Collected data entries

### src/rtl/seg_readback_if.sv
// Byte stream from seg_readback to its consumer.
//   out_valid : byte available (master -> slave)
//   out_ready : consumer accepts the byte (slave -> master)
//   out_addr  : data-memory address the byte was read from
//   out_data  : {high nibble, low nibble}
//   out_err   : decode or echo error seen while sampling this byte
interface seg_readback_if;
    logic       out_valid;
    logic       out_ready;
    logic [3:0] out_addr;
    logic [7:0] out_data;
    logic       out_err;

    modport master (
        output out_valid,
        output out_addr,
        output out_data,
        output out_err,
        input  out_ready
    );

    modport slave (
        input  out_valid,
        input  out_addr,
        input  out_data,
        input  out_err,
        output out_ready
    );
endinterface
===== config.mk =====
export PLATFORM = sky130hd
export DESIGN_NAME = sobel_window_3x3
export DESIGN_NICKNAME = d
export VERILOG_FILES = /design/src/rtl/sobel_window_3x3.sv
export SDC_FILE = /design/constraint.sdc
export NUM_CORES = 1
export LEC_CHECK = 0
export ABC_AREA = 1
export CAP_MARGIN = 20
export CORE_MARGIN = 3
export CORE_UTILIZATION = 29
export CTS_CLUSTER_DIAMETER = 40
export DETAILED_ROUTE_END_ITERATION = 8
export HOLD_SLACK_MARGIN = 0.1
export PLACE_DENSITY = 0.47
export SYNTH_ARGS = -nofsm -noshare
export SYNTH_HDL_FRONTEND = slang
export SYNTH_SLANG_ARGS = --single-unit

===== constraint.sdc =====
create_clock -name clk -period 5.28 [get_ports clk]
set_input_delay 0.792 -clock clk [delete_from_list [all_inputs] [get_ports clk]]
set_output_delay 0.792 -clock clk [all_outputs]
set_load 0.05 [all_outputs]

===== src/rtl/sobel_window_3x3.sv =====
// 3x3 Sobel window on a live row plus two line-buffer rows; 4-cycle pipeline
// producing gradient magnitude (or binary edge) with de/hs/vs re-timed to match.
module sobel_window_3x3 #(
  parameter int H_ACTIVE  = 1920,
  parameter int V_ACTIVE  = 1080,
  parameter int EDGE_MODE = 0
) (
  input  logic       clk,
  input  logic       rst_n,
  input  logic       pix_de,
  input  logic       pix_hs,
  input  logic       pix_vs,
  input  logic [7:0] pix_cur,
  input  logic [7:0] line1,
  input  logic [7:0] line2,
  input  logic [7:0] thresh,
  output logic       edge_de,
  output logic       edge_hs,
  output logic       edge_vs,
  output logic [7:0] edge_data,
  output logic       edge_bin
);

  localparam logic [11:0] H_LAST = 12'(H_ACTIVE - 1);
  localparam logic [11:0] V_LAST = 12'(V_ACTIVE - 1);

  logic        vs_d;
  logic        vs_rise;
  logic [11:0] h_cnt;
  logic [11:0] v_cnt;

  assign vs_rise = pix_vs & ~vs_d;

  // A vsync rising edge wins over a same-cycle pixel increment.
  always_ff @(posedge clk or negedge rst_n) begin
    if (!rst_n) begin
      vs_d  <= 1'b0;
      h_cnt <= '0;
      v_cnt <= '0;
    end else begin
      vs_d <= pix_vs;
      if (vs_rise) begin
        h_cnt <= '0;
        v_cnt <= '0;
      end else if (pix_de) begin
        if (h_cnt == H_LAST) begin
          h_cnt <= '0;
          v_cnt <= (v_cnt == V_LAST) ? 12'd0 : v_cnt + 12'd1;
        end else begin
          h_cnt <= h_cnt + 12'd1;
        end
      end
    end
  end

  // Row 0 is the oldest line (y-2), row 2 the live line; index 2 is the newest column.
  logic [2:0][7:0] w0, w1, w2;
  logic            valid_win;

  always_ff @(posedge clk or negedge rst_n) begin
    if (!rst_n) begin
      w0        <= '0;
      w1        <= '0;
      w2        <= '0;
      valid_win <= 1'b0;
    end else if (pix_de) begin
      w0        <= {line2,   w0[2], w0[1]};
      w1        <= {line1,   w1[2], w1[1]};
      w2        <= {pix_cur, w2[2], w2[1]};
      valid_win <= (h_cnt >= 12'd2) && (v_cnt >= 12'd2);
    end
  end

  function automatic logic signed [10:0] ext(input logic [7:0] p);
    return {3'b000, p};
  endfunction

  logic signed [10:0] gx, gy;
  logic [10:0]        abs_gx, abs_gy, mag;
  logic               valid1, valid2;
  logic [7:0]         sat;
  logic               bin_c;

  assign abs_gx = gx[10] ? 11'(-gx) : 11'(gx);
  assign abs_gy = gy[10] ? 11'(-gy) : 11'(gy);
  assign sat    = (mag > 11'd255) ? 8'hFF : mag[7:0];
  assign bin_c  = valid2 && (sat > thresh);

  always_ff @(posedge clk or negedge rst_n) begin
    if (!rst_n) begin
      gx        <= '0;
      gy        <= '0;
      valid1    <= 1'b0;
      mag       <= '0;
      valid2    <= 1'b0;
      edge_data <= '0;
      edge_bin  <= 1'b0;
    end else begin
      gx <= (ext(w0[2]) + (ext(w1[2]) <<< 1) + ext(w2[2]))
          - (ext(w0[0]) + (ext(w1[0]) <<< 1) + ext(w2[0]));
      gy <= (ext(w2[0]) + (ext(w2[1]) <<< 1) + ext(w2[2]))
          - (ext(w0[0]) + (ext(w0[1]) <<< 1) + ext(w0[2]));
      valid1    <= valid_win;
      mag       <= abs_gx + abs_gy;
      valid2    <= valid1;
      edge_bin  <= bin_c;
      edge_data <= (EDGE_MODE != 0) ? {8{bin_c}} : (valid2 ? sat : 8'h00);
    end
  end

  // Sync delay matches the four register stages of the data path.
  logic [3:0] de_sr, hs_sr, vs_sr;

  always_ff @(posedge clk or negedge rst_n) begin
    if (!rst_n) begin
      de_sr <= '0;
      hs_sr <= '0;
      vs_sr <= '0;
    end else begin
      de_sr <= {de_sr[2:0], pix_de};
      hs_sr <= {hs_sr[2:0], pix_hs};
      vs_sr <= {vs_sr[2:0], pix_vs};
    end
  end

  assign edge_de = de_sr[3];
  assign edge_hs = hs_sr[3];
  assign edge_vs = vs_sr[3];

endmodule


# Word-level counts from Yosys, hierarchy flattened

Index checks and enable logic that the tools add are counted.

Bitwise operators: 2
Mux-type cells: 11
Divide/modulo/power cells: 0
Shifts and indexed selects: 0
$mul: 0
$lt $le $gt $ge: 4
Reduce and logical (&&, ||, !) cells: 5
Equality and inequality tests: 2
Add/sub/neg operators: 15

Operators by type and width:

| cell                                                                | count |
|---|---|
| 2-to-1 mux 12 bit                                                   | 7 |
| adder 10 x 8 -> 11 bit                                              | 4 |
| adder 8 x 9 -> 10 bit                                               | 4 |
| adder 12 x 1 -> 12 bit (second input constant)                      | 2 |
| == test 12 x 11 -> 1 bit (second input constant)                    | 2 |
| greater-or-equal comparator 12 x 2 -> 1 bit (second input constant) | 2 |
| 2-to-1 mux 11 bit                                                   | 2 |
| negation 11 bit                                                     | 2 |
| subtractor 11 bit                                                   | 2 |
| 2-to-1 mux 8 bit                                                    | 2 |
| adder 11 bit                                                        | 1 |
| greater-than comparator 11 x 8 -> 1 bit (second input constant)     | 1 |
| greater-than comparator 8 bit                                       | 1 |
| nonzero test 2 bit                                                  | 2 |
| logical AND 1 bit                                                   | 2 |
| AND reduction 2 bit                                                 | 1 |
| AND 1 bit                                                           | 1 |
| inverter 1 bit                                                      | 1 |

RAM bits: 0
Memory bits (read-only): 0
Word-level logic and storage cells: 62
Memories: 0
Bits in latches: 0
Register bits: 154
Output and inout bits: 12

# Logic depth before layout (Yosys ltp)

Depth after elaboration: 5
Gate-level depth with buffers: 17
Depth with buffers taken out: 17

# Least setup slack after synthesis

No wires, ideal clock.

Kind: register -> register
Start point: reg w2[2] in the netlist's numbering
End point: reg gx[9]
Slack: 2.120 ns
Data arrival time: 3.043 ns
Path buffers: 0
Cell stages (with the launch flop): 11
Period minus slack after synthesis: 3.160 ns
Path through: dfrtp_1 inv_1 fa_1 fa_1 inv_1 fa_1 fa_1 o21ai_0 nand4_1 nand3_1 nand2_1

Cells in the longest elaborated chain, start to end: 2

Ends and longest elaborated chain:

| element                  | line | RTL |
|---|---|---|
| start: declaration       | 57   | `logic [2:0][7:0] w0, w1, w2;` |
| start signal: assignment | 69   | `w2 <= {pix_cur, w2[2], w2[1]};` |
| adder 10 x 8 -> 11 bit   | 100  | `- (ext(w0[0]) + (ext(w1[0]) <<< 1) + ext(w2[0]));` |
| subtractor 11 bit        | 100  |  |
| end signal: assignment   | 99   | `gx <= (ext(w0[2]) + (ext(w1[2]) <<< 1) + ext(w2[2]))` |
| end: declaration         | 78   | `logic signed [10:0] gx, gy;` |

Every way passes these cells.
A chain may end at the register's enable or synchronous reset.

# Final worst setup path

Start point: reg w0[0] in the netlist's numbering
End point: reg gx[9]

Cells in the longest elaborated chain, start to end: 3

Ends and longest elaborated chain:

| element                  | line | RTL |
|---|---|---|
| start: declaration       | 57   |  |
| start signal: assignment | 67   | `w0 <= {line2, w0[2], w0[1]};` |
| adder 8 x 9 -> 10 bit    | 100  |  |
| adder 10 x 8 -> 11 bit   | 100  |  |
| subtractor 11 bit        | 100  |  |

Every way passes these cells.

==> results.py <==
metrics = {
    "synthesis": {
        "synth_top_family_by_area": "adder cells",
        "synthAdderAreaFrac": 0.1998,
        "yosysSeqAreaShare": 0.4108,
        "ys.flop_type": "dfrtp_1",
        "synthTopCellsByCount": "231 x inv_1, 224 x nand2_1, 153 x dfrtp_1, 107 x o21ai_0, 63 x fa_1",
        "synth_top_cell_by_area": "dfrtp_1",
        "synth-seq-cells": 153,
        "synthTopCellsByArea": "dfrtp_1 41%, fa_1 14%, inv_1 9.3%",
        "synth_top_cell_area_share": 0.4108,
        "synth_enable_flop_cells": 0,
        "post_synth_mux_area_share": 0,
        "synth_xor_area_frac": 0.03289,
        "synth-simple-area-share": 0.1654,
        "synthMostInstantiatedCell": "inv_1",
        "syn-num-nets": 1219,
        "synth_compound_area_frac": 0.08365,
        "async_flop_share": 1.000,
        "synthDistinctLibCells": 36,
        "synthCells": 1071,
        "netlist_area_um2": 9319,
        "avgSynthCellArea_um2": 8.701,
        "yosysWarnings": 0,
    },
    "sta": {
        "maxSlewHeadroom": 0.4828,
        "tightest_slew_ns": 0.7759,
        "rsz0062_at_grt": "no",
        "fmax_mhz": 293.3,
        "fin_crit_sh": 0.6458,
        "hold_ws_ns": 0.3451,
        "layout_setup_ws_ns": 1.870,
        "fin_skew_ns": 0.01281,
        "min_period_ns": 3.410,
        "final_max_slew_viol_count": 0,
        "finalSetupTns_ns": 0,
        "hold_violations": 0,
        "setup_violations": 0,
    },
    "cells_and_area": {
        "antenna_cells": 0,
        "synthToLayoutAreaGrowth_pct": 16.54,
        "drive_gt1_frac": 0.05040,
        "stdcell_count": 1533,
        "fill_cells": 3288,
        "nets": 1267,
    },
    "critical_path": {
        "crit_slowest_cell": "fa_1",
        "required_ns": 5.60,
        "worstPathCellList": "fa_1 > inv_1 > fa_1 > inv_1 > fa_1 > inv_1 > ha_1 > inv_1 > fa_1 > o21ai_0 > nand4_1 > nand3_1 > nand2_1",
        "endpoint_kind": "flop",
        "cp_slowest_stage_delay_ns": 0.55,
        "path_max_fanout": 3,
        "arrival_ns": 3.73,
        "start_kind": "flop",
        "crit_type": "reg2reg",
    },
    "power_and_ir_drop": {
        "switchingPower_mw": 2.985,
        "power.density_nw_per_um2": 630.1,
        "seqPwrFrac": 0.242,
        "intPower_mw": 3.858,
        "clockPowerShare": 0.191,
        "ir_drop_mv": 0.3092,
        "comb_power_share": 0.567,
        "p_sw_frac": 0.4362,
        "p_total_mw": 6.843,
        "p_leak_nw": 5.400,
    },
    "route": {
        "drt_first_pass_iters": 4,
        "post_drt_wl_per_cell_um": 12.06,
        "vias": 6478,
        "drt_iter0_markers": 215,
        "ant_nets": 0,
        "wl_um": 18480,
        "drc": 0,
        "vias_per_cell": 4.226,
    },
    "floorplanning": {
        "fp-row-count": 65,
        "ios": 49,
        "initial_core_util": 0.2946,
        "die_x_um": 185.3,
        "dieArea_um2": 34320,
        "dieHeight_um": 185.3,
        "fp.coreArea_um2": 31640,
    },
    "global_route": {
        "grt_start_max_net_pins": 92,
        "grt_pass1_vias": 6761,
        "gr-usage-all-layers": 0.1179,
        "grt_pass1_wl_um": 32500,
        "antenna_found_initial": 0,
        "grt.overflow.total": 0,
    },
    "clocking": {
        "root_buffer": "clkbuf_16",
        "post_cts_resized": 0,
        "cts_buffers": 17,
        "cts_hold_buf": 0,
        "path_clk_slew_ns": 0.06,
        "post-cts-setup-buffers": 0,
        "h-tree-depth": 4,
        "clk_latency_ns": 0.43,
        "clock_path_buffers": 2,
        "tritoncts": "built",
        "cts_sinks": 153,
    },
    "job": {
        "maxCapViolations": 0,
    },
    "placement": {
        "routabilityCongestion": 0.7815,
        "dp_hpwl_um": 13810,
        "dp_cells": 1501,
        "dp_slack_ns": 1.878,
        "io_buffer_count": 48,
    },
    "run_status": {
        "outcome": "finished clean",
    },
    "min_path": {
        "hold_path.class": "reg2reg",
    },
}
## power by group through the flow
stage / registers, mW / logic (mW) / clock network [mW]
5_1_grt: 1.69 / 4.57 / 1.40
2_1_floorplan: 1.73 / 2.98 / 0
6_report: 1.66 / 3.88 / 1.31
4_1_cts: 1.66 / 3.94 / 1.36
3_3_place_gp: 1.68 / 3.91 / 0
3_5_place_dp: 1.68 / 3.91 / 0
## per-layer routing
layer  GRT usage  vias to the layer above  share of wire
met1      0.1665                     3025           0.53
met5           0                        -              0
met4     0.03691                        0          0.013
li1            -                     3371              -
met2      0.1819                       70           0.43
met3     0.02474                       12          0.028
## registers in the layout, indices dropped and copies added (netlist names), 11 cells and up
signal and count:
gy 11, w2 24, h_cnt 12, w0 24
mag 11, v_cnt 12, w1 24, gx 11
## placed cells by master, fill, tap and decap left out, types with 2 or more instances in the layout
master	n
a21o_1	5
a21oi_1	23
a31oi_1	5
buf_4	4
bufinv_16	4
clkbuf_16	17
clkbuf_8	2
clkdlybuf4s50_1	46
clkinv_2	2
clkinvlp_4	3
dfrtp_1	153
fa_1	63
ha_1	48
inv_1	231
inv_2	2
inv_6	2
nand2_1	224
nand2_4	2
nand3_1	43
nand4_1	9
nor2_1	60
nor2_2	3
nor3_1	7
nor4_1	6
o211ai_1	2
o21ai_0	107
o21bai_1	4
or2_2	9
xnor2_1	9
xor2_1	26
## worst max-delay path, delay by kind of cell, from the launching register on
| family | cells | cell delay [ns] |
|---|---|---|
| AO/OA/AOI/OAI | 1 | 0.39 |
| adder cells (fa/ha/maj) | 5 | 1.87 |
| buffers and inverters | 4 | 0.26 |
| flip-flops | 1 | 0.43 |
| AND/OR/NAND/NOR | 3 | 0.35 |
## final timing paths
check                      slack [ns]          startpoint  cells past startpoint                     end
min                              0.35  de_sr[0]$_DFF_PN0_                      0      de_sr[1]$_DFF_PN0_
min reg2reg                      0.35  de_sr[0]$_DFF_PN0_                      0      de_sr[1]$_DFF_PN0_
max                              1.87   w0[0]$_DFFE_PN0P_                     13         gx[9]$_DFF_PN0_
max in group asynchronous        3.81               rst_n                      2       w1[1]$_DFFE_PN0P_
max reg2reg                      1.87   w0[0]$_DFFE_PN0P_                     13         gx[9]$_DFF_PN0_
min in group asynchronous        0.39               rst_n                      1  edge_data[6]$_DFF_PN0_
## through the flow
stage	util	cell area [um^2]
2_1_floorplan	-	9319
3_3_place_gp	0.3226	10210
3_5_place_dp	0.3226	10210
4_1_cts	0.3424	10830
5_1_grt	0.3433	10860
6_report	0.3433	10860
## cells by family (layout without fill, tap and decap cells)
| group | count (synthesis) | count (layout) |
|---|---|---|
| XOR/XNOR | 35 | 35 |
| AO/OA/AOI/OAI | 148 | 148 |
| adder cells (fa/ha/maj) | 111 | 111 |
| flip-flops | 153 | 153 |
| AND/OR/NAND/NOR | 367 | 367 |
| buffers and inverters | 257 | 317 |
## area by class of cell
class | count | area (um^2) | area share
tap | 402 | 503.0 | 0.04631
sequential | 153 | 3829 | 0.3525
timing repair buffer | 52 | 529.3 | 0.04873
inverter | 234 | 883.3 | 0.08134
multi-input combinational | 661 | 4489 | 0.4134
clock inverter | 11 | 170.2 | 0.01567
clock buffer | 20 | 456.7 | 0.04205
Note: power is estimated with default switching activity, not from simulation.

◆ **TASK TO COMPLETE**
Would you tally the lines above that include "stages" and reply with only the total?

◆ **ANSWER SPACE**
2